Another independent opinion was sought from a third neurologist
who felt that a possibility of MS was there which may have been
triggered by interferon. In view of the divergent opinions a definite
diagnosis is yet to be established . a MRI of the Spine was done
on the 18th of October which was normal. Both VEP latencies were
increased , with early optic atrophy on fundus and normal NCV. A
repeat MRI of the Brain was done on 22nd October along with diffusion
tensor imaging. The T1,T2 and FLAIR images as per the radiologist
remain almost unchanged with no progression of the lesions but at
the same time no regression either. She has also been put on donezepil
for last 4 days. She was empirically given a 500 mg dose of methyl
prednisolone on 26th October but with no appreciable change noted,
but due to the controversial action of steroids and an uncertain
diagnosis it was not continued further It is almost 11 weeks since
the last injection on 18th august and she continues to have the
symptoms, recent memory dysfunction , continues to have an unsteady
gait and abnormal movements. She also gets some mood swings occasionally
for a few minutes. And recently some urinary hesitance for last
1 week.
The diagnosis still remain unsettled and therefore a specific treatment
cannot be started . what can be done for her now ??? can you suggest
some additional medication to get her back neurologically
eagerly awaiting a response
thanks
Hi:
I have a interferon message board at www.LloydWright.org
What you are describing happens all the time. People call here everyday
describing everything you wrote and more.
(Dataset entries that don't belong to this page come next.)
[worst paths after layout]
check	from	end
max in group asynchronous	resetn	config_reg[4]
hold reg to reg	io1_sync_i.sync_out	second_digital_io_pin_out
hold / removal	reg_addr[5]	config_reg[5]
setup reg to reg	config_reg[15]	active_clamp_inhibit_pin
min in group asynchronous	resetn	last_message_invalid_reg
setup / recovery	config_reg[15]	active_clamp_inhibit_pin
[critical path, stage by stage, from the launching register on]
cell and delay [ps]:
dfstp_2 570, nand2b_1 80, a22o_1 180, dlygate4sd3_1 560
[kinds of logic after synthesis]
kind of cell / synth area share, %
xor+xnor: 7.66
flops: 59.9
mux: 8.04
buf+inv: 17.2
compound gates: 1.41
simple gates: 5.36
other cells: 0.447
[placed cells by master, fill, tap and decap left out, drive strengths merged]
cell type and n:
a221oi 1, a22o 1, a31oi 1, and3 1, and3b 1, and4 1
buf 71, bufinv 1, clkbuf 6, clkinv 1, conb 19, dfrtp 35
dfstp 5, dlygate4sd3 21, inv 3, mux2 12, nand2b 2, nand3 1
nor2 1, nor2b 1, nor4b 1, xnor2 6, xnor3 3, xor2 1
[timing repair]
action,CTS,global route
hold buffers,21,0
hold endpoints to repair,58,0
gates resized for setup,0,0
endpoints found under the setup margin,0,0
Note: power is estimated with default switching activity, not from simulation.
Interferon does this to more people than the companies or the FDA
wants you to know. Interferon is neither safe nor effective. It
is only approved for use because the CBER
considers that there is no alternative.
Many people die from interferon use. Many of the murder-suicides
you hear about on the radio and TV are committed by people on interferon.
I have permanently damage from this drug which I used 10 years
ago. What I see over time is that most people with these
symptoms will have some diminishment over a few months and that
is it.
Most people do not completely recover as these problems are usually
from brain damage in the brain stem, neuro transmitters.
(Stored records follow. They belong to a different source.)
### src/rtl/sync_meter_pkg.sv
// Purpose: constants shared by the sync frequency meter
// Assumes: 20 MHz system clock, AXI4-Lite register access
// Notes: register offsets are word indices; byte address is four times the index
package sync_meter_pkg;

  // register word indices
  localparam logic [5:0] VFRAME_HIGH_IDX = 6'h0d;
  localparam logic [5:0] VFRAME_LOW_IDX = 6'h0e;
  localparam logic [5:0] HLINE_HIGH_IDX = 6'h0f;
  localparam logic [5:0] HLINE_LOW_IDX = 6'h10;
  localparam logic [5:0] INT_STATUS_IDX = 6'h20;
  localparam logic [5:0] INT_MASK_IDX = 6'h21;

  // reset values
  localparam logic [7:0] MEAS_RESET = 8'h00;
  localparam logic [3:0] INT_RESET = 4'h0;

  // field positions
  localparam int OVF_BIT = 7;
  localparam int VCOUNT_W = 13;
  localparam int VLOW_W = 8;
  localparam int HCOUNT_W = 12;
  localparam int HLOW_W = 5;

  // interrupt status bit positions
  localparam int EV_VFRAME = 0;
  localparam int EV_HWINDOW = 1;
  localparam int EV_VOVF = 2;
  localparam int EV_HOVF = 3;
  localparam int EV_COUNT = 4;

  // timing
  localparam int TICK_CYC = 16;
  localparam int CLK_PERIOD_NS = 50;
  localparam int HWINDOW_NS = 32000000;
  localparam int HPERIOD_NS = 32768000;
  localparam int HWINDOW_CYC = HWINDOW_NS / CLK_PERIOD_NS;
  localparam int HPERIOD_CYC = HPERIOD_NS / CLK_PERIOD_NS;

  // AXI responses
  localparam logic [1:0] RESP_OKAY = 2'b00;
  localparam logic [1:0] RESP_SLVERR = 2'b10;

endpackage

### src/rtl/sync_frequency_meter.sv
// Purpose: measures vertical frame period and horizontal line rate of incoming sync
// Assumes: sync pulses are active high; pins are asynchronous to sys_clk
// Notes: results are read-only; read the high byte before the low byte
//
// Design decision made here: register access over AXI4-Lite.
`timescale 1ns/10ps
`default_nettype none

module sync_frequency_meter #(
  parameter int HWINDOW_CYC = sync_meter_pkg::HWINDOW_CYC,
  parameter int HPERIOD_CYC = sync_meter_pkg::HPERIOD_CYC,
  parameter int ADDR_W = 8
) (
  input wire logic sys_clk,
  input wire logic rst,
  input wire logic hsync,
  input wire logic vsync,
  input wire logic [ADDR_W-1:0] s_axi_awaddr,
  input wire logic s_axi_awvalid,
  output logic s_axi_awready,
  input wire logic [31:0] s_axi_wdata,
  input wire logic [3:0] s_axi_wstrb,
  input wire logic s_axi_wvalid,
  output logic s_axi_wready,
  output logic [1:0] s_axi_bresp,
  output logic s_axi_bvalid,
  input wire logic s_axi_bready,
  input wire logic [ADDR_W-1:0] s_axi_araddr,
  input wire logic s_axi_arvalid,
  output logic s_axi_arready,
  output logic [31:0] s_axi_rdata,
  output logic [1:0] s_axi_rresp,
  output logic s_axi_rvalid,
  input wire logic s_axi_rready,
  output logic irq
);

  localparam int PER_W = $clog2(HPERIOD_CYC + 1);
  localparam int TICK_W = $clog2(sync_meter_pkg::TICK_CYC);
  localparam int VC_W = sync_meter_pkg::VCOUNT_W;
  localparam int HC_W = sync_meter_pkg::HCOUNT_W;
  localparam int VL_W = sync_meter_pkg::VLOW_W;
  localparam int HL_W = sync_meter_pkg::HLOW_W;
  localparam int NEV = sync_meter_pkg::EV_COUNT;

  // sync input conditioning
  logic hs_meta_reg, hs_sync_reg, hs_prev_reg;
  logic vs_meta_reg, vs_sync_reg, vs_prev_reg;
  logic h_edge, v_edge;

  always_ff @(posedge sys_clk or posedge rst) begin
    if (rst) begin
      hs_meta_reg <= 1'b0;
      hs_sync_reg <= 1'b0;
      hs_prev_reg <= 1'b0;
      vs_meta_reg <= 1'b0;
      vs_sync_reg <= 1'b0;
      vs_prev_reg <= 1'b0;
    end else begin
      hs_meta_reg <= hsync;
      hs_sync_reg <= hs_meta_reg;
      hs_prev_reg <= hs_sync_reg;
      vs_meta_reg <= vsync;
      vs_sync_reg <= vs_meta_reg;
      vs_prev_reg <= vs_sync_reg;
    end
  end

  // leading edge marks one pulse; width of the pulse does not matter
  assign h_edge = hs_sync_reg & ~hs_prev_reg;
  assign v_edge = vs_sync_reg & ~vs_prev_reg;

  // register read side effect
  logic ar_take;
  logic [5:0] ar_idx;
  logic rd_vhigh, rd_hhigh;

  assign ar_take = s_axi_arvalid & s_axi_arready;
  assign ar_idx = s_axi_araddr[7:2];
  assign rd_vhigh = ar_take && ar_idx == sync_meter_pkg::VFRAME_HIGH_IDX;
  assign rd_hhigh = ar_take && ar_idx == sync_meter_pkg::HLINE_HIGH_IDX;

  // vertical period measurement
  logic [TICK_W-1:0] tick_cnt_reg;
  logic tick;
  logic [VC_W-1:0] vframe_period_count_reg;
  logic vcount_ovf_reg;
  logic v_ovf_now;
  logic vertical_overflow_flag_reg;
  logic [VC_W-VL_W-1:0] vframe_high_bits_reg;
  logic [VL_W-1:0] vframe_buf_reg;
  logic [VL_W-1:0] vframe_period_low_reg;

  // one tick every sixteen clocks, realigned at each frame start
  always_ff @(posedge sys_clk or posedge rst) begin
    if (rst) begin
      tick_cnt_reg <= '0;
    end else if (v_edge) begin
      tick_cnt_reg <= '0;
    end else begin
      tick_cnt_reg <= tick_cnt_reg + 1'b1;
    end
  end

  assign tick = &tick_cnt_reg;

  // 8192 ticks of 16 cycles is the overflow point, one tick past range
  assign v_ovf_now = tick && !vcount_ovf_reg && (&vframe_period_count_reg);

  always_ff @(posedge sys_clk or posedge rst) begin
    if (rst) begin
      vframe_period_count_reg <= '0;
      vcount_ovf_reg <= 1'b0;
    end else if (v_edge) begin
      vframe_period_count_reg <= '0;
      vcount_ovf_reg <= 1'b0;
    end else if (v_ovf_now) begin
      vcount_ovf_reg <= 1'b1;
    end else if (tick && !vcount_ovf_reg) begin
      vframe_period_count_reg <= vframe_period_count_reg + 1'b1;
    end
  end

  always_ff @(posedge sys_clk or posedge rst) begin
    if (rst) begin
      vframe_high_bits_reg <= '0;
      vframe_buf_reg <= '0;
    end else if (v_edge) begin
      vframe_high_bits_reg <= vframe_period_count_reg[VC_W-1:VL_W];
      vframe_buf_reg <= vframe_period_count_reg[VL_W-1:0];
    end
  end

  // flag follows each finished frame, but rises at once on overflow
  always_ff @(posedge sys_clk or posedge rst) begin
    if (rst) begin
      vertical_overflow_flag_reg <= 1'b0;
    end else if (v_edge) begin
      vertical_overflow_flag_reg <= vcount_ovf_reg | v_ovf_now;
    end else if (v_ovf_now) begin
      vertical_overflow_flag_reg <= 1'b1;
    end
  end

  always_ff @(posedge sys_clk or posedge rst) begin
    if (rst) begin
      vframe_period_low_reg <= sync_meter_pkg::MEAS_RESET;
    end else if (rd_vhigh) begin
      vframe_period_low_reg <= vframe_buf_reg;
    end
  end

  // horizontal line counting
  logic [PER_W-1:0] period_cnt_reg;
  logic in_window, window_end;
  logic [HC_W-1:0] hline_cnt_reg;
  logic hline_ovf_reg;
  logic h_ovf_now;
  logic horizontal_overflow_flag_reg;
  logic [HC_W-HL_W-1:0] hline_high_bits_reg;
  logic [HL_W-1:0] hline_buf_reg;
  logic [HL_W-1:0] hline_count_low_reg;

  always_ff @(posedge sys_clk or posedge rst) begin
    if (rst) begin
      period_cnt_reg <= '0;
    end else if (period_cnt_reg == PER_W'(HPERIOD_CYC - 1)) begin
      period_cnt_reg <= '0;
    end else begin
      period_cnt_reg <= period_cnt_reg + 1'b1;
    end
  end

  assign in_window = period_cnt_reg < PER_W'(HWINDOW_CYC);
  assign window_end = period_cnt_reg == PER_W'(HWINDOW_CYC);
  // the 4096th pulse of a window is the first one past range
  assign h_ovf_now = h_edge && in_window && (&hline_cnt_reg) && !hline_ovf_reg;

  always_ff @(posedge sys_clk or posedge rst) begin
    if (rst) begin
      hline_cnt_reg <= '0;
      hline_ovf_reg <= 1'b0;
    end else if (window_end) begin
      hline_cnt_reg <= '0;
      hline_ovf_reg <= 1'b0;
    end else if (h_ovf_now) begin
      hline_ovf_reg <= 1'b1;
    end else if (h_edge && in_window && !hline_ovf_reg) begin
      hline_cnt_reg <= hline_cnt_reg + 1'b1;
    end
  end

  // with a 32 ms window, count/32 is lines per ms, i.e. kHz
  always_ff @(posedge sys_clk or posedge rst) begin
    if (rst) begin
      hline_high_bits_reg <= '0;
      hline_buf_reg <= '0;
    end else if (window_end) begin
      hline_high_bits_reg <= hline_cnt_reg[HC_W-1:HL_W];
      hline_buf_reg <= hline_cnt_reg[HL_W-1:0];
    end
  end

  always_ff @(posedge sys_clk or posedge rst) begin
    if (rst) begin
      horizontal_overflow_flag_reg <= 1'b0;
    end else if (h_ovf_now) begin
      horizontal_overflow_flag_reg <= 1'b1;
    end else if (window_end) begin
      horizontal_overflow_flag_reg <= hline_ovf_reg;
    end
  end

  always_ff @(posedge sys_clk or posedge rst) begin
    if (rst) begin
      hline_count_low_reg <= '0;
    end else if (rd_hhigh) begin
      hline_count_low_reg <= hline_buf_reg;
    end
  end

  // register view
  logic [7:0] vframe_period_high, vframe_period_low;
  logic [7:0] hline_count_high, hline_count_low;

  assign vframe_period_high = {vertical_overflow_flag_reg, 2'b00, vframe_high_bits_reg};
  assign vframe_period_low = vframe_period_low_reg;
  assign hline_count_high = {horizontal_overflow_flag_reg, hline_high_bits_reg};
  assign hline_count_low = {3'b000, hline_count_low_reg};

  // interrupts
  logic [NEV-1:0] int_status_reg, int_mask_reg;
  logic [NEV-1:0] ev_set, int_clear;
  logic wr_fire;
  logic [5:0] wr_idx;
  logic [ADDR_W-1:0] awaddr_reg;
  logic [31:0] wdata_reg;
  logic [3:0] wstrb_reg;
  logic aw_full_reg, w_full_reg;

  assign ev_set = {h_ovf_now, v_ovf_now, window_end, v_edge};
  assign wr_fire = aw_full_reg && w_full_reg && !s_axi_bvalid;
  assign wr_idx = awaddr_reg[7:2];
  assign int_clear = (wr_fire && wr_idx == sync_meter_pkg::INT_STATUS_IDX && wstrb_reg[0])
                     ? wdata_reg[NEV-1:0] : '0;

  // a new event in the clearing cycle survives the clear
  always_ff @(posedge sys_clk or posedge rst) begin
    if (rst) begin
      int_status_reg <= sync_meter_pkg::INT_RESET;
    end else begin
      int_status_reg <= (int_status_reg & ~int_clear) | ev_set;
    end
  end

  always_ff @(posedge sys_clk or posedge rst) begin
    if (rst) begin
      int_mask_reg <= sync_meter_pkg::INT_RESET;
    end else if (wr_fire && wr_idx == sync_meter_pkg::INT_MASK_IDX && wstrb_reg[0]) begin
      int_mask_reg <= wdata_reg[NEV-1:0];
    end
  end

  always_ff @(posedge sys_clk or posedge rst) begin
    if (rst) begin
      irq <= 1'b0;
    end else begin
      irq <= |((int_status_reg & ~int_clear | ev_set) & int_mask_reg);
    end
  end

  // AXI4-Lite write channel
  assign s_axi_awready = !aw_full_reg;
  assign s_axi_wready = !w_full_reg;

  always_ff @(posedge sys_clk or posedge rst) begin
    if (rst) begin
      aw_full_reg <= 1'b0;
      awaddr_reg <= '0;
    end else if (s_axi_awvalid && !aw_full_reg) begin
      aw_full_reg <= 1'b1;
      awaddr_reg <= s_axi_awaddr;
    end else if (wr_fire) begin
      aw_full_reg <= 1'b0;
    end
  end

  always_ff @(posedge sys_clk or posedge rst) begin
    if (rst) begin
      w_full_reg <= 1'b0;
      wdata_reg <= '0;
      wstrb_reg <= '0;
    end else if (s_axi_wvalid && !w_full_reg) begin
      w_full_reg <= 1'b1;
      wdata_reg <= s_axi_wdata;
      wstrb_reg <= s_axi_wstrb;
    end else if (wr_fire) begin
      w_full_reg <= 1'b0;
    end
  end

  // measurement registers accept writes with no effect
  always_ff @(posedge sys_clk or posedge rst) begin
    if (rst) begin
      s_axi_bvalid <= 1'b0;
      s_axi_bresp <= sync_meter_pkg::RESP_OKAY;
    end else if (wr_fire) begin
      s_axi_bvalid <= 1'b1;
      case (wr_idx)
        sync_meter_pkg::VFRAME_HIGH_IDX, sync_meter_pkg::VFRAME_LOW_IDX,
        sync_meter_pkg::HLINE_HIGH_IDX, sync_meter_pkg::HLINE_LOW_IDX,
        sync_meter_pkg::INT_STATUS_IDX, sync_meter_pkg::INT_MASK_IDX: begin
          s_axi_bresp <= sync_meter_pkg::RESP_OKAY;
        end
        default: begin
          s_axi_bresp <= sync_meter_pkg::RESP_SLVERR;
        end
      endcase
    end else if (s_axi_bready) begin
      s_axi_bvalid <= 1'b0;
    end
  end

  // AXI4-Lite read channel
  assign s_axi_arready = !s_axi_rvalid;

  always_ff @(posedge sys_clk or posedge rst) begin
    if (rst) begin
      s_axi_rvalid <= 1'b0;
      s_axi_rdata <= '0;
      s_axi_rresp <= sync_meter_pkg::RESP_OKAY;
    end else if (ar_take) begin
      s_axi_rvalid <= 1'b1;
      s_axi_rresp <= sync_meter_pkg::RESP_OKAY;
      case (ar_idx)
        sync_meter_pkg::VFRAME_HIGH_IDX: s_axi_rdata <= {24'h000000, vframe_period_high};
        // low read returns the value present before any same-cycle copy
        sync_meter_pkg::VFRAME_LOW_IDX: s_axi_rdata <= {24'h000000, vframe_period_low};
        sync_meter_pkg::HLINE_HIGH_IDX: s_axi_rdata <= {24'h000000, hline_count_high};
        sync_meter_pkg::HLINE_LOW_IDX: s_axi_rdata <= {24'h000000, hline_count_low};
        sync_meter_pkg::INT_STATUS_IDX: s_axi_rdata <= {28'h0000000, int_status_reg};
        sync_meter_pkg::INT_MASK_IDX: s_axi_rdata <= {28'h0000000, int_mask_reg};
        default: begin
          s_axi_rdata <= '0;
          s_axi_rresp <= sync_meter_pkg::RESP_SLVERR;
        end
      endcase
    end else if (s_axi_rready) begin
      s_axi_rvalid <= 1'b0;
    end
  end

endmodule

`default_nettype wire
I can suggest some items to try:
NADH 2.5 mg to start, one
in the morning.
A good diet can help
Milk thistle 400 mg 3 x day
Lipoic acid 300 mg 3 x day
Selenium 400 mcg per day
Dandelion root tea, 1 quart
per day
Milk thistle seed tea, several
cups a day.
If you can have do more:
Natcell thymus 1 vial every
other day
Properly prepared aloe, 4
oz 3 x day
Vitamin C to tolerance
You could try Natcell CNS, I do not know if it will help but it
may. CNS is Central Nervous System and Brain You could also try
Natcell Mesenchyme as this
item can repair damaged cells.
I have not had much success with repairing serious damage from
time released interferon. Most people are lead to believe that their
problem is from the virus and they just go into disability. Few
do much about it.
There is a class
action law suit posted on my message board if you are interested.
I am on a Crusade to stop people from using interferon! I
preach "Just Say NO to Interferon"! On every radio show
I do, everywhere I speak, all over my website. I am the one who
sees thousands of people who have been permanently damaged by this
drug and I see and hear the doctors claim that it is HCV to avoid
a malpractice case.
Interferon is the treatment that is worse than the disease.